Fabian-to-Michael, 12 July 2019

Dear Michael, ……  Respectfully, while it is an informative and equally interesting read, I don’t find the term “goyigama lansiyā” defined anywhere in the piece. I was hoping you could enlighten me as to the etymology of the word and the usage and connotation. ….  Hoping to hear from you soon. ……….Regards, Fabian

Michael to Fabian, 13 July 2019

Dear Fabian, …………..I have never heard it myself. Your question is pertinent. As a guess I would say that it is a way in which upper class Sinhalese in the Westernized world [of Sri Lanka] gave weight to most Burghers by weighting them with the Goyigama — thus with the respectable Sinhala layers as distinct from the godayō.

By implication these Burghers were not karapothu lansi [that is, sapaththu lansi or lower-class Burghers] …………… Michael

Michael II: I hinted at the layering via my ref to the book People Inbetween and a placement of the cockroach caricature [in this Thuppahi item]. IF I may, can I insert your Comment and Query in Thuppahi and Facebook to see what older generation personnel will say?

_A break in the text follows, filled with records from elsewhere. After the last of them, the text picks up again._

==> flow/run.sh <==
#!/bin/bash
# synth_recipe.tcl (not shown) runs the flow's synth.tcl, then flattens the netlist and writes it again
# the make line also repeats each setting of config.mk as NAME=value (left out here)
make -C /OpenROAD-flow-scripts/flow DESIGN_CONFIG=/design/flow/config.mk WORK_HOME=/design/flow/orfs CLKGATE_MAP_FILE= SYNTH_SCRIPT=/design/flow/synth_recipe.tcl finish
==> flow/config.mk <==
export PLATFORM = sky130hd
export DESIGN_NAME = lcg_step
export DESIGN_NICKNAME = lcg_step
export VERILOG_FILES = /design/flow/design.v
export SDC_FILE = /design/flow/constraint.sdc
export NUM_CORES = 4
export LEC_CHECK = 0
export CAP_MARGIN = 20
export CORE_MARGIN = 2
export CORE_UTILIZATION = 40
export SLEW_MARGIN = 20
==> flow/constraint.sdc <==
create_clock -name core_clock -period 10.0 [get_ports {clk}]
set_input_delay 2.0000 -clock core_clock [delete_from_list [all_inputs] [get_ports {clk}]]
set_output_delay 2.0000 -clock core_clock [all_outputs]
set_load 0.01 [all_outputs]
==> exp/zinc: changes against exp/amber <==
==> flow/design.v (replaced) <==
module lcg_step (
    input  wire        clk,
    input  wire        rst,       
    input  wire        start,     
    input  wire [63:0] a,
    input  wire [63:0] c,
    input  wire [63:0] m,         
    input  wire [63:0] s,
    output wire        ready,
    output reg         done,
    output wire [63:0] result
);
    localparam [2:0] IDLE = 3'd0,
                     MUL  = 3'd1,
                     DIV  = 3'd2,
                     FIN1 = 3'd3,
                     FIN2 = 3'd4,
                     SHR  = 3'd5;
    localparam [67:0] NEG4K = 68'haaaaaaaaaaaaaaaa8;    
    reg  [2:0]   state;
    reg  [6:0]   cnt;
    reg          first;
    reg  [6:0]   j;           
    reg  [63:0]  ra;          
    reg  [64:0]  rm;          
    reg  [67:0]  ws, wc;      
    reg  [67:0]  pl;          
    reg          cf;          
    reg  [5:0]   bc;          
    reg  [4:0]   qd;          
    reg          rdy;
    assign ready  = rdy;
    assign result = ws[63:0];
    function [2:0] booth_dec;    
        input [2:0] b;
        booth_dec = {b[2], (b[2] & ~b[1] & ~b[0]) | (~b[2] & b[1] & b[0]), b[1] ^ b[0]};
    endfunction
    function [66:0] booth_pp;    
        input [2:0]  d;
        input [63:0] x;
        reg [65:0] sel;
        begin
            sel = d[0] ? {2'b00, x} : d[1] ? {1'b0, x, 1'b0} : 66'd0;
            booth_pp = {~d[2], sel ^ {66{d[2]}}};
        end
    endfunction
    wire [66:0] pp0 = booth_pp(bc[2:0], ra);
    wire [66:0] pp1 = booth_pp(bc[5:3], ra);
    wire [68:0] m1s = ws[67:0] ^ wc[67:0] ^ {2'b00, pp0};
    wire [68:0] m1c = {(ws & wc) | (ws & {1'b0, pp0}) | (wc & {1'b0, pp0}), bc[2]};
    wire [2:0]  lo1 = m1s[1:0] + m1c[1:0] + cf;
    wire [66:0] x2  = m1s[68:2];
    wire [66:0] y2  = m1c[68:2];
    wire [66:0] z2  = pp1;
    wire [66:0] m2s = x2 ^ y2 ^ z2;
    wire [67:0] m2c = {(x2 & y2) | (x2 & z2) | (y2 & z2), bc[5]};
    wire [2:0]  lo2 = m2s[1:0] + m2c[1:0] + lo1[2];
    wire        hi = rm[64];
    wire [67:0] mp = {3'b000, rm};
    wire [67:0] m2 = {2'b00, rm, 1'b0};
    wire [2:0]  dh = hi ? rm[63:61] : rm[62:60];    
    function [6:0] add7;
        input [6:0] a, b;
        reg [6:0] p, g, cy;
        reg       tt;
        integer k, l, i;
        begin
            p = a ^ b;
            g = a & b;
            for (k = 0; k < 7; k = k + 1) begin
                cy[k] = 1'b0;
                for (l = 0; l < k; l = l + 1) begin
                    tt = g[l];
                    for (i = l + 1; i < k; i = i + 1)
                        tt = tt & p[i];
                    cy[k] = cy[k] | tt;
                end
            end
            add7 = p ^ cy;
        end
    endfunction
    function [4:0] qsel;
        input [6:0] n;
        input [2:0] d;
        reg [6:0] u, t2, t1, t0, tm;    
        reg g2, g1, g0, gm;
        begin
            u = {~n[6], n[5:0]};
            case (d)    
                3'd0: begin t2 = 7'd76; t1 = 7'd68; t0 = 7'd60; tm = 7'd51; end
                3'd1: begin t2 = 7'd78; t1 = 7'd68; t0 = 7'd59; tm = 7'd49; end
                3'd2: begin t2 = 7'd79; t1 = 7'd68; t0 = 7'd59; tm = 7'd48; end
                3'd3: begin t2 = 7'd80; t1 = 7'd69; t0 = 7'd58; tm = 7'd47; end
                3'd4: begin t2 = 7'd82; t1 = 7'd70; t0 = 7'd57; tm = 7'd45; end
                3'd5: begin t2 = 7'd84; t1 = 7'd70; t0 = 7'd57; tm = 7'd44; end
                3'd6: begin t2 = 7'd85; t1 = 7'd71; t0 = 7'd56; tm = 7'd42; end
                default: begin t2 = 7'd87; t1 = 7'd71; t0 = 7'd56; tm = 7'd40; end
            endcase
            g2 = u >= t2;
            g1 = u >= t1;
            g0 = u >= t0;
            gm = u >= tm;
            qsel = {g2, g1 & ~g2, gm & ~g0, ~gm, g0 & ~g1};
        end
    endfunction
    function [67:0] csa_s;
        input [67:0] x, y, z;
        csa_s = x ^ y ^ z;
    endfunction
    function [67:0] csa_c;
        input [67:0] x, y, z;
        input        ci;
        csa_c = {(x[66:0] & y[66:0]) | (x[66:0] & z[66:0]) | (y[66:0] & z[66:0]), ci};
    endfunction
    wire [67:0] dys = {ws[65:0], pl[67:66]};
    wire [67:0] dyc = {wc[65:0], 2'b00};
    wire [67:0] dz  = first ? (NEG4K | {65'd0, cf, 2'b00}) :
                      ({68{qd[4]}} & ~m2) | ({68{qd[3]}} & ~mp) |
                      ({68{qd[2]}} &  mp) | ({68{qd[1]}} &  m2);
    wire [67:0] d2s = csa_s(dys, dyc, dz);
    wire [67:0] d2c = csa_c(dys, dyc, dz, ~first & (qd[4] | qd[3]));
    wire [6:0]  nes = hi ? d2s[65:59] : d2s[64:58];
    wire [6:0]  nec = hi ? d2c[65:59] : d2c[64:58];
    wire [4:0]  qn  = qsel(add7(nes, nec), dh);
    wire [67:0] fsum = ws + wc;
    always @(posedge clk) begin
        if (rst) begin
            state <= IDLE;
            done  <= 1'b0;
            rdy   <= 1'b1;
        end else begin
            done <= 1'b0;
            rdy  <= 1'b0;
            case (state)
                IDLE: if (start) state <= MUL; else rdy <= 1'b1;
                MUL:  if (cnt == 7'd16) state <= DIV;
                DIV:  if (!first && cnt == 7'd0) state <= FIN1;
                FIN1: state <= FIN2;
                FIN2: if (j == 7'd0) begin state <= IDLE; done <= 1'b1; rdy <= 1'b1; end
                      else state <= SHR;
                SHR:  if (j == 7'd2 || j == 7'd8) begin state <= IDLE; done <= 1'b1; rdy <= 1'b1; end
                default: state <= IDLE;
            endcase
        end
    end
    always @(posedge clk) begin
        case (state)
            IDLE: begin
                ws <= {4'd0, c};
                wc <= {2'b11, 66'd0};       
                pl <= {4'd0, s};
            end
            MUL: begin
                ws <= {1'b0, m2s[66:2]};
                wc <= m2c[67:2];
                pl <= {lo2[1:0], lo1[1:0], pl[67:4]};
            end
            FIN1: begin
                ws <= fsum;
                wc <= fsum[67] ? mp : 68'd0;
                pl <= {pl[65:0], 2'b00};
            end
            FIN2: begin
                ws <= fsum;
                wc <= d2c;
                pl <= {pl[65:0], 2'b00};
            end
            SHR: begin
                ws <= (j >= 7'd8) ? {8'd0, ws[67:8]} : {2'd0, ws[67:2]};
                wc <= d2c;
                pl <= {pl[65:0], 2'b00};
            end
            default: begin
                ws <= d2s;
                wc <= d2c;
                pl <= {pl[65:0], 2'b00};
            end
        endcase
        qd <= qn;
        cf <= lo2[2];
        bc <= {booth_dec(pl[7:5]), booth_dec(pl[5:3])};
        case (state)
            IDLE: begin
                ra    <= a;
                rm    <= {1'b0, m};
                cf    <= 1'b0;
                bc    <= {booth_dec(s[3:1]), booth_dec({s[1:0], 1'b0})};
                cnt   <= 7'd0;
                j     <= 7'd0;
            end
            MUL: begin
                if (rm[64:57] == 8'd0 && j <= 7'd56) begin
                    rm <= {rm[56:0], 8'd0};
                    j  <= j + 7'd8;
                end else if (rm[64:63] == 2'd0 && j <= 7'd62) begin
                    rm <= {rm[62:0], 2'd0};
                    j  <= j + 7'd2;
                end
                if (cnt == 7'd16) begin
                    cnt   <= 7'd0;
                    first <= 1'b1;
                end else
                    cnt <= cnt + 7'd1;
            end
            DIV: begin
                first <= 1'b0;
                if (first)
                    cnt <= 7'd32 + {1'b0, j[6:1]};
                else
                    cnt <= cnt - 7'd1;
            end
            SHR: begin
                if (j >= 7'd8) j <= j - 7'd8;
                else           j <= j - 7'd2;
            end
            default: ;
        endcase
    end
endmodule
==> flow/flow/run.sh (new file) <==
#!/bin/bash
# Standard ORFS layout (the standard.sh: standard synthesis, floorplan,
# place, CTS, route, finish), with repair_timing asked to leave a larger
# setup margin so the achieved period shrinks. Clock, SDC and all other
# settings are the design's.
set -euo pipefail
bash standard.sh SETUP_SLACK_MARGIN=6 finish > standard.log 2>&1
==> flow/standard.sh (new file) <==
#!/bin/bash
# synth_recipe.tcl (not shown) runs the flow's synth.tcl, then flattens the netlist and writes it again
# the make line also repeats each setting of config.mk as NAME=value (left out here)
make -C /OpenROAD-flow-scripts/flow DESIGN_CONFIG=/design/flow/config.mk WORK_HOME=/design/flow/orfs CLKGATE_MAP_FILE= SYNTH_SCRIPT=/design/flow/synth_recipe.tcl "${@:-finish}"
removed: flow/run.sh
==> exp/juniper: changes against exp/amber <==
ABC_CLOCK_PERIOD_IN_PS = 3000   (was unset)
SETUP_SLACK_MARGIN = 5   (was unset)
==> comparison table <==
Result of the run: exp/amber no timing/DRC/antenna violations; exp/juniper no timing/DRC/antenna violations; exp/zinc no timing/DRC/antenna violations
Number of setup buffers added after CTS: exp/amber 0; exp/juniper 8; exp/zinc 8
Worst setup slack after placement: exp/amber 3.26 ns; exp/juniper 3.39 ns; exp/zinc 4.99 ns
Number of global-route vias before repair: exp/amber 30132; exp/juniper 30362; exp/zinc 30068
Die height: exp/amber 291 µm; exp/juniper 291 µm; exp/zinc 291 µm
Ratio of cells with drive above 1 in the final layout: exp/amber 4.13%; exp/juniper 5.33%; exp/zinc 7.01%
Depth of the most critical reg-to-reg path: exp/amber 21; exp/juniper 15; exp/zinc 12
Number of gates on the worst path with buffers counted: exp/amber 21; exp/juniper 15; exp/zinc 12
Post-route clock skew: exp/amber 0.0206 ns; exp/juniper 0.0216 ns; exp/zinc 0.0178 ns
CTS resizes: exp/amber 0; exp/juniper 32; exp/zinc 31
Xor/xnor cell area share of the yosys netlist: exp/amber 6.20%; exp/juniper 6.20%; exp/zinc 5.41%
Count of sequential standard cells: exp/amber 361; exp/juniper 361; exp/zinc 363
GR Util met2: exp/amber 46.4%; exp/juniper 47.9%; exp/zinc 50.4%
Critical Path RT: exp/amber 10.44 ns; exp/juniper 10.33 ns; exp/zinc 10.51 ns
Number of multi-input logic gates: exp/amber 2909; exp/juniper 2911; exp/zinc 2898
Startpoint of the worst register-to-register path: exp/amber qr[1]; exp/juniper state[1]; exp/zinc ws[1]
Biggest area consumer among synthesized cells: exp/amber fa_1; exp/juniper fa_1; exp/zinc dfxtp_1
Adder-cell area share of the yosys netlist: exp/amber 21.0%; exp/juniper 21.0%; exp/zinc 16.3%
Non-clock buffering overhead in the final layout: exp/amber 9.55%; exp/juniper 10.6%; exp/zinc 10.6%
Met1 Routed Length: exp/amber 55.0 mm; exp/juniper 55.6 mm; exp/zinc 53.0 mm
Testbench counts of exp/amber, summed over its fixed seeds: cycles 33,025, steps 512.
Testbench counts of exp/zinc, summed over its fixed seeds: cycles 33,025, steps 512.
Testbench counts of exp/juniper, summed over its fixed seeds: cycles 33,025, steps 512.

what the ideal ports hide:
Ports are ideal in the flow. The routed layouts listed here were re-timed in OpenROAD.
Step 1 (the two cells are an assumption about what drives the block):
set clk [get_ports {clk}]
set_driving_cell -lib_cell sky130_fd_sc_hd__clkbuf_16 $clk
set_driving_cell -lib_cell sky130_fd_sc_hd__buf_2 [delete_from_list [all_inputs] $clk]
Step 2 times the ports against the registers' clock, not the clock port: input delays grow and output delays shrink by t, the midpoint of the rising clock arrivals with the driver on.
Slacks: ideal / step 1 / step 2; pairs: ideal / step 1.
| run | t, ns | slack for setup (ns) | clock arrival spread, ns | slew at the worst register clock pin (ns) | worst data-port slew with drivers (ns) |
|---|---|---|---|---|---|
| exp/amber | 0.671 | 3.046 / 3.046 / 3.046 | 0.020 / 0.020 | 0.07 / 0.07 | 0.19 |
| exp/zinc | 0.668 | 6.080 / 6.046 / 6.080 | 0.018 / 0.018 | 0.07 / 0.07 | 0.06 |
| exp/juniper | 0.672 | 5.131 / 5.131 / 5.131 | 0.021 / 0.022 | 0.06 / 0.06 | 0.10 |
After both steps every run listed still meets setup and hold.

Michael to Fabian III, 14 July 2019: ….. Thinking Further: the phrase “Goyigama Lansi” points to the play of these sentiments and the mix thereof

  • Radalaness
  • Snootiness
  • toffee-noseness

In other words, your Question is a very good one…… but let us see

An Interjection from Eardley Lieversz [in Sydney], 14 July 2019  …….. Very good. I would like to disseminate this.

Fabian-to-Michael, 14 July 2019

Dear Michael, …. Thank you for the charts. I do own a copy of your People Inbetween – a treasured possession, but while acknowledging the linguistic etymology of the other words, I am particularly curious as to the origin of the phrase “govigama lansi.” I acknowledge your hypothesis that it is a derived from a need to differentiate between the “karapotu lansi” and therefore distinguish a caste above by comparing them to the upper caste “govigama,” but is there any proof of this origin.

TWO: “Strands of Class and Caste Prejudice in Ceylon Society, 1930s-1970s,” by Michael Roberts

The exchanges displayed in the recollection of social banter and club-talk by a Sinhalese police officer of senior rank relates to the 1950s to 1970s; but can be extended further back in time to the first half of the 20th century. They reveal the genial banter that marked social exchanges in ways that eased and transcended ethnic difference in that era. Thus, the phrase “Goyigama Lansiyas” refers to a class order within the former pre-1948 colonial order that placed different ethnic personnel within the superior bourgeois and/or middle-class layer, thereby rendering them distinct from – and superior to – the lower-middle class and working-class layers below them. This marking was secured via the use of caste terminology: for the “Govigama” had been traditionally regarded as the superior and genteel upper order of the Sinhala social formation from centuries past.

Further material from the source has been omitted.